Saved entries

$ cat config.mk
export PLATFORM = sky130hd
export DESIGN_NAME = fixed_unit_free_list_allocator_unit
export DESIGN_NICKNAME = d
export VERILOG_FILES = /design/src/fla_pkg.sv /design/src/fixed_unit_free_list_allocator_unit.sv /design/src/fla_ctrl.sv /design/src/fla_datapath.sv
export SDC_FILE = /design/constraint.sdc
export NUM_CORES = 2
export LEC_CHECK = 0
export BUFFER_PORTS_ARGS = -buffer_cell sky130_fd_sc_hd__buf_2
export CAP_MARGIN = 20
export CELL_PAD_IN_SITES_DETAIL_PLACEMENT = 0
export CELL_PAD_IN_SITES_GLOBAL_PLACEMENT = 1
export CORE_UTILIZATION = 51
export DETAILED_ROUTE_END_ITERATION = 10
export GPL_TIMING_DRIVEN = 0
export PLACE_DENSITY_LB_ADDON = 0.2
export SYNTH_ARGS = -nofsm -noshare
export SYNTH_HDL_FRONTEND = slang
export SYNTH_HIERARCHICAL = 1
export SYNTH_SLANG_ARGS = --single-unit
$ cat constraint.sdc
create_clock -name clk -period 8.9 [get_ports clk]
set_input_delay 0.445 -clock clk [delete_from_list [all_inputs] [get_ports clk]]
set_output_delay 0.445 -clock clk [all_outputs]
set_load 0.02 [all_outputs]
$ cat src/fla_pkg.sv
package fla_pkg;

  // Field widths of the stream and configuration payloads
  localparam int IDX_W    = 8;
  localparam int STATUS_W = 2;
  localparam int OFFSET_W = 18;
  localparam int COUNT_W  = 9;
  localparam int POOL_W   = 9;
  localparam int REQ_W    = 11;
  localparam int CFG_IDX_W  = 1;
  localparam int CFG_DATA_W = 11;
  localparam int IN_TDATA_W  = 8;
  localparam int OUT_TDATA_W = 40;

  // Operation codes carried on the input tuser
  localparam logic OP_ALLOC = 1'b0;
  localparam logic OP_FREE  = 1'b1;

  // Result status codes carried on the output tuser
  localparam logic [STATUS_W-1:0] STATUS_OK        = 2'd0;
  localparam logic [STATUS_W-1:0] STATUS_EXHAUSTED = 2'd1;
  localparam logic [STATUS_W-1:0] STATUS_REJECTED  = 2'd2;

  // Configuration register indexes
  localparam logic [CFG_IDX_W-1:0] REG_POOL_UNITS   = 1'd0;
  localparam logic [CFG_IDX_W-1:0] REG_UNIT_REQUEST = 1'd1;

  // Register reset values
  localparam logic [POOL_W-1:0] POOL_UNITS_RST   = 9'd256;
  localparam logic [REQ_W-1:0]  UNIT_REQUEST_RST = 11'd8;

  // Commands from the controller to the datapath
  typedef struct packed {
    logic capture;  // latch the input beat
    logic exec;     // apply the operation and load the result register
  } cmd_t;

endpackage

$ cat src/fixed_unit_free_list_allocator_unit.sv
// Free-list allocator for one pool of equal-size units.
// Input stream: s_tuser selects the operation (allocate or free), s_tdata
// carries the unit index to free. Output stream: m_tuser carries the status,
// m_tdata the granted index, its byte offset and the free count after the
// operation. Configuration: cfg_we writes pool_units (index 0) or
// unit_request (index 1); the user must do so only while no operation is in
// flight; the block itself does not enforce it. Timing: an input beat is
// taken in the idle state and executed in the exec state, which loads the
// result register; no new beat is taken until the last has executed, as
// the link of the list head comes from a synchronous link memory read
// that must settle after each pop or push before the next pop.
// The result register lets the next input beat be taken while a result waits;
// when the receiver stalls, the pending operation holds until the result
// register drains, and s_tready stays low meanwhile.
// Reset (synchronous, rst high) empties the free list, restarts fresh units
// at index 0, and loads pool_units = 256 and unit_request = 8. The link
// memory is not cleared; only entries already written are ever used.
module fixed_unit_free_list_allocator_unit #(
  parameter int NUM_UNITS = 256
) (
  input  logic                           clk,
  input  logic                           rst,
  input  logic                           s_tvalid,
  output logic                           s_tready,
  input  logic [fla_pkg::IN_TDATA_W-1:0] s_tdata,   // [7:0] unit_index
  input  logic                           s_tuser,   // [0] op
  output logic                           m_tvalid,
  input  logic                           m_tready,
  // [7:0] granted_index, [25:8] byte_offset, [34:26] free_count, [39:35] zero
  output logic [fla_pkg::OUT_TDATA_W-1:0] m_tdata,
  output logic [fla_pkg::STATUS_W-1:0]    m_tuser,  // [1:0] status
  input  logic                            cfg_we,
  input  logic [fla_pkg::CFG_IDX_W-1:0]   cfg_index,
  input  logic [fla_pkg::CFG_DATA_W-1:0]  cfg_data
);

  fla_pkg::cmd_t cmd;

  logic [fla_pkg::IDX_W-1:0]    granted_index;
  logic [fla_pkg::OFFSET_W-1:0] byte_offset;
  logic [fla_pkg::COUNT_W-1:0]  free_count;

  // Sequence capture and execute, and own the output valid
  fla_ctrl u_ctrl (
    .clk      (clk),
    .rst      (rst),
    .s_tvalid (s_tvalid),
    .s_tready (s_tready),
    .m_tvalid (m_tvalid),
    .m_tready (m_tready),
    .cmd      (cmd)
  );

  // Hold list state, link memory, registers and the result payload
  fla_datapath #(
    .NUM_UNITS (NUM_UNITS)
  ) u_datapath (
    .clk           (clk),
    .rst           (rst),
    .cmd           (cmd),
    .in_op         (s_tuser),
    .in_index      (s_tdata[fla_pkg::IDX_W-1:0]),
    .cfg_we        (cfg_we),
    .cfg_index     (cfg_index),
    .cfg_data      (cfg_data),
    .status        (m_tuser),
    .granted_index (granted_index),
    .byte_offset   (byte_offset),
    .free_count    (free_count)
  );

  // Pack the result fields from the lowest bit up, zero fill to whole bytes
  assign m_tdata = {5'd0, free_count, byte_offset, granted_index};

endmodule

$ cat src/fla_ctrl.sv
module fla_ctrl (
  input  logic          clk,
  input  logic          rst,
  input  logic          s_tvalid,
  output logic          s_tready,
  output logic          m_tvalid,
  input  logic          m_tready,
  output fla_pkg::cmd_t cmd
);

  typedef enum logic {
    ST_IDLE,
    ST_EXEC
  } state_t;

  state_t state;

  always_comb begin
    s_tready    = (state == ST_IDLE);
    cmd.capture = s_tvalid && (state == ST_IDLE);
    // Execute only when the result register is empty or drains this cycle
    cmd.exec    = (state == ST_EXEC) && (!m_tvalid || m_tready);
  end

  always_ff @(posedge clk) begin
    if (rst) begin
      state    <= ST_IDLE;
      m_tvalid <= 1'b0;
    end else begin
      case (state)
        ST_IDLE: begin
          if (cmd.capture) begin
            state <= ST_EXEC;
          end
        end
        ST_EXEC: begin
          if (cmd.exec) begin
            state <= ST_IDLE;
          end
        end
        default: begin
          state <= ST_IDLE;
        end
      endcase
      if (cmd.exec) begin
        m_tvalid <= 1'b1;
      end else if (m_tready) begin
        m_tvalid <= 1'b0;
      end
    end
  end

endmodule

$ cat src/fla_datapath.sv
module fla_datapath #(
  parameter int NUM_UNITS = 256
) (
  input  logic                              clk,
  input  logic                              rst,
  input  fla_pkg::cmd_t                     cmd,
  input  logic                              in_op,
  input  logic [fla_pkg::IDX_W-1:0]         in_index,
  input  logic                              cfg_we,
  input  logic [fla_pkg::CFG_IDX_W-1:0]     cfg_index,
  input  logic [fla_pkg::CFG_DATA_W-1:0]    cfg_data,
  output logic [fla_pkg::STATUS_W-1:0]      status,
  output logic [fla_pkg::IDX_W-1:0]         granted_index,
  output logic [fla_pkg::OFFSET_W-1:0]      byte_offset,
  output logic [fla_pkg::COUNT_W-1:0]       free_count
);

  localparam int AW = (NUM_UNITS > 1) ? $clog2(NUM_UNITS) : 1;
  // Largest pool the built memory can serve, clamped to the register range
  localparam logic [fla_pkg::POOL_W-1:0] CAP =
    (NUM_UNITS > 511) ? 9'd511 : 9'(NUM_UNITS);

  logic [fla_pkg::IDX_W-1:0] link_mem [NUM_UNITS];
  logic [fla_pkg::IDX_W-1:0] link_rd;

  logic [fla_pkg::POOL_W-1:0]  pool_units;
  logic [fla_pkg::REQ_W-1:0]   unit_request;
  logic [fla_pkg::IDX_W-1:0]   list_head, list_head_next;
  logic [fla_pkg::COUNT_W-1:0] listed_count, listed_count_next;
  logic [fla_pkg::POOL_W-1:0]  fresh_next, fresh_next_next;
  logic                        op_q;
  logic [fla_pkg::IDX_W-1:0]   idx_q;

  logic [fla_pkg::POOL_W-1:0]  eff_pool;
  logic [fla_pkg::POOL_W-1:0]  fresh_now, fresh_after;
  logic [fla_pkg::COUNT_W-1:0] count_now, count_after;
  // One bit beyond the request: the largest requests round up to 2048
  logic [fla_pkg::REQ_W:0]     rounded;
  logic [fla_pkg::POOL_W-1:0]  granted;
  logic [fla_pkg::STATUS_W-1:0] status_c;
  logic                        push;
  logic [fla_pkg::POOL_W+fla_pkg::REQ_W:0] product;

  always_comb begin
    eff_pool  = (pool_units < CAP) ? pool_units : CAP;
    fresh_now = (eff_pool > fresh_next) ? eff_pool - fresh_next : '0;
    count_now = listed_count + fresh_now;

    // Round the request: below 2 to 2, up to 4 to 4, else up to a multiple of 8
    if (unit_request > 11'd4) begin
      rounded = ({1'b0, unit_request} + 12'd7) & ~12'd7;
    end else if (unit_request < 11'd2) begin
      rounded = 12'd2;
    end else begin
      rounded = 12'd4;
    end

    list_head_next    = list_head;
    listed_count_next = listed_count;
    fresh_next_next   = fresh_next;
    granted           = '0;
    status_c          = fla_pkg::STATUS_OK;
    push              = 1'b0;

    if (op_q == fla_pkg::OP_ALLOC) begin
      if (listed_count != '0) begin
        granted           = {1'b0, list_head};
        list_head_next    = link_rd;
        listed_count_next = listed_count - 9'd1;
      end else if (fresh_next < eff_pool) begin
        granted         = fresh_next;
        fresh_next_next = fresh_next + 9'd1;
      end else begin
        status_c = fla_pkg::STATUS_EXHAUSTED;
      end
    end else begin
      if (({1'b0, idx_q} >= fresh_next) || ({1'b0, idx_q} >= CAP) ||
          (count_now >= eff_pool)) begin
        status_c = fla_pkg::STATUS_REJECTED;
      end else begin
        push              = 1'b1;
        list_head_next    = idx_q;
        listed_count_next = listed_count + 9'd1;
      end
    end

    fresh_after = (eff_pool > fresh_next_next) ? eff_pool - fresh_next_next : '0;
    count_after = listed_count_next + fresh_after;
    product     = granted * rounded;
  end

  // Link memory: one write port, one registered read of the current head
  always_ff @(posedge clk) begin
    if (cmd.exec && push) begin
      link_mem[AW'(idx_q)] <= list_head;
    end
    link_rd <= link_mem[AW'(list_head)];
  end

  always_ff @(posedge clk) begin
    if (rst) begin
      pool_units   <= fla_pkg::POOL_UNITS_RST;
      unit_request <= fla_pkg::UNIT_REQUEST_RST;
      list_head    <= '0;
      listed_count <= '0;
      fresh_next   <= '0;
    end else begin
      if (cfg_we) begin
        case (cfg_index)
          fla_pkg::REG_POOL_UNITS:   pool_units   <= cfg_data[fla_pkg::POOL_W-1:0];
          fla_pkg::REG_UNIT_REQUEST: unit_request <= cfg_data[fla_pkg::REQ_W-1:0];
          default: ;
        endcase
      end
      if (cmd.exec) begin
        list_head    <= list_head_next;
        listed_count <= listed_count_next;
        fresh_next   <= fresh_next_next;
      end
    end
  end

  // Input latch and result register carry payload only
  always_ff @(posedge clk) begin
    if (cmd.capture) begin
      op_q  <= in_op;
      idx_q <= in_index;
    end
    if (cmd.exec) begin
      status        <= status_c;
      granted_index <= granted[fla_pkg::IDX_W-1:0];
      byte_offset   <= product[fla_pkg::OFFSET_W-1:0];
      free_count    <= count_after;
    end
  end

endmodule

- **Work order**
Find how many lines of the entries include the word "typedef". The number is the entire reply.

- **Answer**
2